728 x 90

Oltre i Nirvana, il nuovo libro di Valeria Sgarella

Oltre i Nirvana, il nuovo libro di Valeria Sgarella

La storia della Sub Pop Records, una casa discografica dal 1988 sull'orlo della bancarotta

È stato dato alle stampe per gli intenditori di musica “Oltre i Nirvana”, il secondo libro della giornalista Valeria Sgarella, che ha ha lavorato a MTV e trascorso più di vent’anni nel mondo della radiofonia italiana. Ha anche scritto – e scrive – di musica e spettacolo per Maxim, Donna Moderna, Vanity Fair, Rockit, il Mucchio, Humans Vs Robots.

Nel 2017, dopo un lungo viaggio a Seattle alla ricerca di testimonianze, Sgarella ha pubblicato il suo primo libro: “Andy Wood, l’inventore del grunge”, (Area 51 Edizioni/Ledizioni), la biografia di Andy Wood, protagonista meno noto ma influente dell’era grunge.
E nel 2018, “Oltre i Nirvana – Sub Pop Records: storia di una casa discografica dal 1988 sull’orlo della bancarotta”, 240 pagine, Edizioni del Gattaccio, collana Abbey Road diretta da Davide Verazzani, prezzo di copertina 15 euro. È disponibile anche in ebook.

Il libro è stato presentato nei giorni scorsi nella libreria editrice “La Memoria del Mondo” di Magenta, nel cuore più verde del Parco del Ticino, ad una manciata di chilometri dalla caotica metropoli milanese.

Ecco la sinossi.

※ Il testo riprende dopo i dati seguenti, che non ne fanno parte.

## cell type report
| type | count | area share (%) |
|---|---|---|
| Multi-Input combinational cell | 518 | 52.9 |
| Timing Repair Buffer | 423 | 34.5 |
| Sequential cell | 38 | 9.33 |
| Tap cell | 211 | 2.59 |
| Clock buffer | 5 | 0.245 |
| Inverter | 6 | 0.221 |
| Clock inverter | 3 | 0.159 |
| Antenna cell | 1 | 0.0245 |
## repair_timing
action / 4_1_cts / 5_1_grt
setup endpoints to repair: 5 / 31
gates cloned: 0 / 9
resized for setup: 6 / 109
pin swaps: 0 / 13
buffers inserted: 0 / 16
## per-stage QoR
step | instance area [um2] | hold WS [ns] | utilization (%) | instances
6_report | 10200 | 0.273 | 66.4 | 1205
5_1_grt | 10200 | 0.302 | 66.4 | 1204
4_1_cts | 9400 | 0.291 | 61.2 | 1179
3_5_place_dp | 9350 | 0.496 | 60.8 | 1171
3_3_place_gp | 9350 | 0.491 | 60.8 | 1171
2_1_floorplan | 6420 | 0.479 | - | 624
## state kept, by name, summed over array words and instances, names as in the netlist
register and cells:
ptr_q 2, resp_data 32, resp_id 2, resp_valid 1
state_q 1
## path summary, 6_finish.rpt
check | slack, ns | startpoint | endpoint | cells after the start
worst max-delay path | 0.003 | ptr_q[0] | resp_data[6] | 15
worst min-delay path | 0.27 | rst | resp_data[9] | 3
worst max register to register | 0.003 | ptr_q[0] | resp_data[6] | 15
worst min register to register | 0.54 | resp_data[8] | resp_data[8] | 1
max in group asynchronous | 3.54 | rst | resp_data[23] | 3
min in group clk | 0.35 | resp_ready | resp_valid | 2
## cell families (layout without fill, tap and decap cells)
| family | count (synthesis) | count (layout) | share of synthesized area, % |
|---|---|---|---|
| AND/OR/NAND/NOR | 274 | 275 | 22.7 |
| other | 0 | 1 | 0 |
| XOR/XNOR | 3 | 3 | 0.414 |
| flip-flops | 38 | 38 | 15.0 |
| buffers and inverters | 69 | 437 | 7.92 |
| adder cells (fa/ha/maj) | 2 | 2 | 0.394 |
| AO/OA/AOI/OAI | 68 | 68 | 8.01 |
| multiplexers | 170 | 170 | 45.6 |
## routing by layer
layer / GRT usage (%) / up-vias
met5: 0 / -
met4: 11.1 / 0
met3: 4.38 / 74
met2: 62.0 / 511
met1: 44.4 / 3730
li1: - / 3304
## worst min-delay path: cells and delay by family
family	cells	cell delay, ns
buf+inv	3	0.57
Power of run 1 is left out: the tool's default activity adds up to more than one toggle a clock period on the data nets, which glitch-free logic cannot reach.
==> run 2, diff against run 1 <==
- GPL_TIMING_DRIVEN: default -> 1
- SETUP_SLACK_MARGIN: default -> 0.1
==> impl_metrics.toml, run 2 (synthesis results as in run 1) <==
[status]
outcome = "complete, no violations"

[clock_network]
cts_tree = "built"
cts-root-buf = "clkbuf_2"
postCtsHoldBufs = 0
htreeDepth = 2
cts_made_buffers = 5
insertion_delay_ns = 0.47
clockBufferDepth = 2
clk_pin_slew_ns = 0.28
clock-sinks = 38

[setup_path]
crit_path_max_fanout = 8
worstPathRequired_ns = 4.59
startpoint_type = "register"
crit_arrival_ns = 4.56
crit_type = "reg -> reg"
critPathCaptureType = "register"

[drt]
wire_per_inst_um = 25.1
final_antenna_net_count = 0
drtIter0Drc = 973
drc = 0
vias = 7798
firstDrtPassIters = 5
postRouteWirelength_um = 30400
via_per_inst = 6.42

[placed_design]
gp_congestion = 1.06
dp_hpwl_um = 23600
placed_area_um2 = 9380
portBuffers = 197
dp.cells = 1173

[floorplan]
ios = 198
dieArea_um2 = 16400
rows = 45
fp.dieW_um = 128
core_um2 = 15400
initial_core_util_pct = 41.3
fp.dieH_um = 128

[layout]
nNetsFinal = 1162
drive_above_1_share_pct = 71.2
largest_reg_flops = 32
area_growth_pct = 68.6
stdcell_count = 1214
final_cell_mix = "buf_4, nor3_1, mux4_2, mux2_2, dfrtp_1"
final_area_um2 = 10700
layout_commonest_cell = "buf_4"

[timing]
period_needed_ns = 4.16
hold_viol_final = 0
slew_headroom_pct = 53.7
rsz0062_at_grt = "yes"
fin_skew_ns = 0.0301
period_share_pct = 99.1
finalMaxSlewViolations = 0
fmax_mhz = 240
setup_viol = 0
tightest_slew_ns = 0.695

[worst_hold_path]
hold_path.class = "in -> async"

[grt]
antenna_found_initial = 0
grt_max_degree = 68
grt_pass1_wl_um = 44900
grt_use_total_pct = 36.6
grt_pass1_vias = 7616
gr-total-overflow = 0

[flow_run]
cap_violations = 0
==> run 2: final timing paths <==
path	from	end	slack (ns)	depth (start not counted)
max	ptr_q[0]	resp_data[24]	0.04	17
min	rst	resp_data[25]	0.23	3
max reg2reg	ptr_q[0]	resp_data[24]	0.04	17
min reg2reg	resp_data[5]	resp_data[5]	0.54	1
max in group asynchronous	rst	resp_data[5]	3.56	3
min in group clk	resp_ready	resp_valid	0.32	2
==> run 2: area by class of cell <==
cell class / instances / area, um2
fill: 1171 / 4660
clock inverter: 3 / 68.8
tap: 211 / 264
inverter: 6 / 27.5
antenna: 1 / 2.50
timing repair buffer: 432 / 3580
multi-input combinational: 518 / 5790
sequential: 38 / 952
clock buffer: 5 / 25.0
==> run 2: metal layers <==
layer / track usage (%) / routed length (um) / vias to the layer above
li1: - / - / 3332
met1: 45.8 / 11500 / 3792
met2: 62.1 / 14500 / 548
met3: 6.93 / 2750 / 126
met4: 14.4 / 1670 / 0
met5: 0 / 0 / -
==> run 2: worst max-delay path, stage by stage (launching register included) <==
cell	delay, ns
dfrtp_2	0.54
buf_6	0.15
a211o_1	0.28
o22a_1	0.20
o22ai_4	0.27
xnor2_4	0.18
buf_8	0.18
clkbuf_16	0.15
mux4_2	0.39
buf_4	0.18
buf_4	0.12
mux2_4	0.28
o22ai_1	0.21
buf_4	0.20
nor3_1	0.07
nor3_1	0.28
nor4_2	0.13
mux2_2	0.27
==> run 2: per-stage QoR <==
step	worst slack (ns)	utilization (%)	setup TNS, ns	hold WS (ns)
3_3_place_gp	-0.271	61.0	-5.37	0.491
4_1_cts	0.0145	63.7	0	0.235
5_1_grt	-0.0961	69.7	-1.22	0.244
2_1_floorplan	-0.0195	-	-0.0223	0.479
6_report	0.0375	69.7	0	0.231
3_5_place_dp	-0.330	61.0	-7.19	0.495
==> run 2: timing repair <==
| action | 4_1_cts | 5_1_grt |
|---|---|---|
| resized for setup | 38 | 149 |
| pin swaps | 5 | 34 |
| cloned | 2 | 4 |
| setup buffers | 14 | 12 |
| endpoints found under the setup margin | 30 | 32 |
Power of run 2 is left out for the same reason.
`config.mk`:
```
export PLATFORM = sky130hd
export DESIGN_NAME = mavg_sel
export DESIGN_NICKNAME = d
export VERILOG_FILES = /design/src/rtl/mavg_sel.sv
export SDC_FILE = /design/constraint.sdc
export NUM_CORES = 1
export LEC_CHECK = 0
export ABC_AREA = 1
export BUFFER_PORTS_ARGS = -buffer_cell sky130_fd_sc_hd__buf_2
export CAP_MARGIN = 30
export CORE_MARGIN = 3
export CORE_UTILIZATION = 60
export CTS_CLUSTER_DIAMETER = 40
export DETAILED_ROUTE_END_ITERATION = 16
export GPL_TIMING_DRIVEN = 0
export PLACE_DENSITY = 0.93
export SYNTH_ARGS = -nofsm -noshare
export SYNTH_HDL_FRONTEND = slang
export SYNTH_SLANG_ARGS = --single-unit
```
`constraint.sdc`:
```
create_clock -name clk -period 6.9 [get_ports clk]
set_input_delay 1.38 -clock clk [delete_from_list [all_inputs] [get_ports clk]]
set_output_delay 1.38 -clock clk [all_outputs]
set_load 0.01 [all_outputs]
```
`src/rtl/mavg_sel.sv`:
```
// -----------------------------------------------------------------------------
// mavg_sel -- selectable-length moving-average (boxcar) filter
//
// Keeps a running sum of the last N accepted samples (acc += x_in - tap_N) and
// outputs acc/N, with N in {1,8,16,32,64,128,256}. The N-sample history lives
// in an external delay line whose shift enable (sr_en) and clear (sr_clr) are
// driven from here, so the filter and the delay line always stay in lockstep.
//
// Ports
//   clk, rst_n          clock (rising edge), asynchronous active-low reset
//   in_valid / in_ready input handshake; a sample is taken when both are high
//   x_in                input sample (also feeds the delay line)
//   len_sel             0:N=1 (bypass) 1:8 2:16 3:32 4:64 5:128 6:256 7:as 6
//   tap_8 .. tap_256    delay-line outputs, sample accepted N samples ago
//   sr_en, sr_clr       delay-line shift enable / synchronous clear
//   y_out, y_valid      registered average and its one-cycle strobe
//
// Configuration
//   MAVG_ROUND_EN  defined: round half up; undefined: truncate toward -inf.
// -----------------------------------------------------------------------------
module mavg_sel #(
  parameter int SIG_WIDTH = 16,
  parameter int ACC_WIDTH = SIG_WIDTH + 8
) (
  input  logic                        clk,
  input  logic                        rst_n,
  input  logic                        in_valid,
  output logic                        in_ready,
  input  logic signed [SIG_WIDTH-1:0] x_in,
  input  logic        [2:0]           len_sel,
  input  logic signed [SIG_WIDTH-1:0] tap_8,
  input  logic signed [SIG_WIDTH-1:0] tap_16,
  input  logic signed [SIG_WIDTH-1:0] tap_32,
  input  logic signed [SIG_WIDTH-1:0] tap_64,
  input  logic signed [SIG_WIDTH-1:0] tap_128,
  input  logic signed [SIG_WIDTH-1:0] tap_256,
  output logic                        sr_en,
  output logic                        sr_clr,
  output logic signed [SIG_WIDTH-1:0] y_out,
  output logic                        y_valid
);

  typedef enum logic [1:0] {FLUSH, FILL, RUN} state_t;

  state_t                        state, state_next;
  logic        [2:0]             len_norm, len_q;
  logic        [7:0]             cnt, last_cnt;
  logic        [3:0]             k;
  logic                          len_change, accept, fill_done, y_fire;
  logic signed [SIG_WIDTH-1:0]   tap_sel, y_new;
  logic signed [ACC_WIDTH-1:0]   acc, acc_next, rnd, y_full;

  // Code 7 is an alias of 6; fold it before anything compares against len_q.
  assign len_norm   = (len_sel == 3'd7) ? 3'd6 : len_sel;

  // A length change blocks the handshake in the same cycle it is seen.
  assign len_change = (state != FLUSH) && (len_norm != len_q);
  assign in_ready   = (state != FLUSH) && !len_change;
  assign accept     = in_valid && in_ready;
  assign sr_en      = accept;
  assign sr_clr     = (state == FLUSH);

  // k = log2(N); last_cnt = N-1 is the fill count that completes the window.
  assign k         = (len_q == 3'd0) ? 4'd0 : ({1'b0, len_q} + 4'd2);
  assign last_cnt  = 8'((9'd1 << k) - 9'd1);
  assign fill_done = (cnt == last_cnt);

  always_comb begin
    // NOTE: every combinational output gets a default first so no path can infer a latch.
    tap_sel = '0;
    case (len_q)
      3'd1:    tap_sel = tap_8;
      3'd2:    tap_sel = tap_16;
      3'd3:    tap_sel = tap_32;
      3'd4:    tap_sel = tap_64;
      3'd5:    tap_sel = tap_128;
      3'd6:    tap_sel = tap_256;
      default: tap_sel = '0;
    endcase
  end

  // Taps are read before the delay line shifts, so tap_sel is the sample leaving the window.
  assign acc_next = acc + ACC_WIDTH'(x_in) - ACC_WIDTH'(tap_sel);

`ifdef MAVG_ROUND_EN
  assign rnd = (k == 4'd0) ? '0 : (ACC_WIDTH'(1) << (k - 4'd1));
`else
  assign rnd = '0;
`endif

  // Signed arithmetic shift: floor toward -inf. The sum of 256 full-scale
  // samples plus the rounding bias still fits ACC_WIDTH, so no saturation.
  assign y_full = (acc_next + rnd) >>> k;
  assign y_new  = (len_q == 3'd0) ? x_in : y_full[SIG_WIDTH-1:0];

  always_comb begin
    state_next = state;
    y_fire     = 1'b0;
    case (state)
      FLUSH: state_next = FILL;
      FILL: begin
        if (len_change) begin
          state_next = FLUSH;
        end else if (accept && fill_done) begin
          state_next = RUN;
          y_fire     = 1'b1;
        end
      end
      RUN: begin
        if (len_change) state_next = FLUSH;
        else            y_fire     = accept;
      end
      default: state_next = FLUSH;
    endcase
  end

  // NOTE: sequential state uses non-blocking assignments so every register samples pre-edge values.
  always_ff @(posedge clk or negedge rst_n) begin
    if (!rst_n) begin
      state   <= FLUSH;
      acc     <= '0;
      cnt     <= '0;
      len_q   <= '0;
      y_out   <= '0;
      y_valid <= 1'b0;
    end else begin
      state   <= state_next;
      y_valid <= y_fire;
      if (state == FLUSH) begin
        acc   <= '0;
        cnt   <= '0;
        len_q <= len_norm;
      end else if (accept) begin
        // Bypass never touches the running sum.
        acc   <= (len_q == 3'd0) ? '0 : acc_next;
        y_out <= y_new;
        if (state == FILL) cnt <= cnt + 8'd1;
      end
    end
  end

endmodule

```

Nel 1979, Bruce Pavitt, studente e dj di una college radio di Olympia (Stato di Washington, USA), fonda una fanzine dedicata alle band indipendenti americane e la chiama “Subterranean Pop”, nome che presto viene abbreviato in “Sub Pop”. Alla rivista, Bruce unisce presto l’omonima compilation su musicassetta, e una rubrica su una nota rivista di musica locale.

Nel 1986, Bruce si trasferisce a Seattle e lì pubblica la fondamentale raccolta Sub Pop 100. A lui si unisce il collega Jonathan Poneman e, insieme danno vita a una delle più innovative case discografiche del pianeta, base di lancio del cosiddetto grunge, e che avrà in scuderia nomi come Nirvana, Soundgarden e Mudhoney prima, Fleet Foxes, Iron & Wine, Beach House, e Low dopo.

Un’avventura fatta di genialità, nuovi linguaggi di comunicazione, bancarotta in continuo agguato, drammi personali e collettivi. Soprattutto, una storia che segna la musica degli ultimi decenni. Questo è il primo libro che ne racconta la cavalcata. L’autrice ha svolto il lavoro di stesura con la piena collaborazione della Sub Pop, avendo accesso a fonti di prima mano e raccogliendo, nel corso di varie visite a Seattle, testimonianze, ricordi, immagini e dettagli inediti.

Valeria Sgarella

Per saperne di più E.comunità ha intervistato l’autrice Valeria Sgarella.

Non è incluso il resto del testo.